## YOUR OBJECTIVE
Would you please set down the lines of the data from the one containing "localparam int unsigned CBE_W = 4;" to the final line, exactly and only those?

**** STUDY MATERIAL ****

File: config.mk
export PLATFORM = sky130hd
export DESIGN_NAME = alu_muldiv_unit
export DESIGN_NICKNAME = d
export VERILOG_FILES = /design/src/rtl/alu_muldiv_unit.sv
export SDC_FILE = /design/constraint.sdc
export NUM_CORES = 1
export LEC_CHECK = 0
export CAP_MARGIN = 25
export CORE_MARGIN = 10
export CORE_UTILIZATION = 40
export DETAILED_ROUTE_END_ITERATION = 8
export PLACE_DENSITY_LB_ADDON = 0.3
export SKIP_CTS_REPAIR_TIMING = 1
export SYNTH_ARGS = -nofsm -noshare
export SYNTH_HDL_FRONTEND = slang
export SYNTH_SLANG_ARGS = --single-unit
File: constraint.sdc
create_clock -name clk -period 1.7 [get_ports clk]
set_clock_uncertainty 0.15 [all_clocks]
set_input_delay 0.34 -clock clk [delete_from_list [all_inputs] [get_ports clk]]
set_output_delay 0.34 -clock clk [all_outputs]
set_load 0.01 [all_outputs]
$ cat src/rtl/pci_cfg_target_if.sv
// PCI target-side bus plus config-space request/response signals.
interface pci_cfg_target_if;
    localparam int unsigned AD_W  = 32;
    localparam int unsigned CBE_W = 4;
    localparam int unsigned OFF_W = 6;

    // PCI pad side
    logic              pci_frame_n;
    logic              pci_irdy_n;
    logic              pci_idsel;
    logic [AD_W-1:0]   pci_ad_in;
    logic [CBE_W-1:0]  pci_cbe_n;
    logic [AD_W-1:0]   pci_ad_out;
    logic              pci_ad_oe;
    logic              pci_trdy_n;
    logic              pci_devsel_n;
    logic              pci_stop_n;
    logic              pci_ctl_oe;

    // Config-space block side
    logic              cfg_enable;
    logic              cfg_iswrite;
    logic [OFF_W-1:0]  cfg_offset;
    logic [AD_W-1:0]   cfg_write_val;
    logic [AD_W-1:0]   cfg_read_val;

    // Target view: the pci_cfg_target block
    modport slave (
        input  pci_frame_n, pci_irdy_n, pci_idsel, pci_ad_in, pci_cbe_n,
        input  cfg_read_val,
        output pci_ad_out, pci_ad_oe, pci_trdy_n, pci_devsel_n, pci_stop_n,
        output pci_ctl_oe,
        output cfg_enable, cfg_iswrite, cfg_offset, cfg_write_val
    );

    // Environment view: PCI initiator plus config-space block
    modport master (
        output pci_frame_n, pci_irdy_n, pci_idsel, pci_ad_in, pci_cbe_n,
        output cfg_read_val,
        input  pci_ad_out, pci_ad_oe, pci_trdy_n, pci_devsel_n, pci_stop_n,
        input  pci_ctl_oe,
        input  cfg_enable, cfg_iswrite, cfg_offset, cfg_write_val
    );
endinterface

****

## SOLUTION TO THIS TASK
    localparam int unsigned CBE_W = 4;
    localparam int unsigned OFF_W = 6;

    // PCI pad side
    logic              pci_frame_n;
    logic              pci_irdy_n;
    logic              pci_idsel;
    logic [AD_W-1:0]   pci_ad_in;
    logic [CBE_W-1:0]  pci_cbe_n;
    logic [AD_W-1:0]   pci_ad_out;
    logic              pci_ad_oe;
    logic              pci_trdy_n;
    logic              pci_devsel_n;
    logic              pci_stop_n;
    logic              pci_ctl_oe;

    // Config-space block side
    logic              cfg_enable;
    logic              cfg_iswrite;
    logic [OFF_W-1:0]  cfg_offset;
    logic [AD_W-1:0]   cfg_write_val;
    logic [AD_W-1:0]   cfg_read_val;

    // Target view: the pci_cfg_target block
    modport slave (
        input  pci_frame_n, pci_irdy_n, pci_idsel, pci_ad_in, pci_cbe_n,
        input  cfg_read_val,
        output pci_ad_out, pci_ad_oe, pci_trdy_n, pci_devsel_n, pci_stop_n,
        output pci_ctl_oe,
        output cfg_enable, cfg_iswrite, cfg_offset, cfg_write_val
    );

    // Environment view: PCI initiator plus config-space block
    modport master (
        output pci_frame_n, pci_irdy_n, pci_idsel, pci_ad_in, pci_cbe_n,
        output cfg_read_val,
        input  pci_ad_out, pci_ad_oe, pci_trdy_n, pci_devsel_n, pci_stop_n,
        input  pci_ctl_oe,
        input  cfg_enable, cfg_iswrite, cfg_offset, cfg_write_val
    );
endinterface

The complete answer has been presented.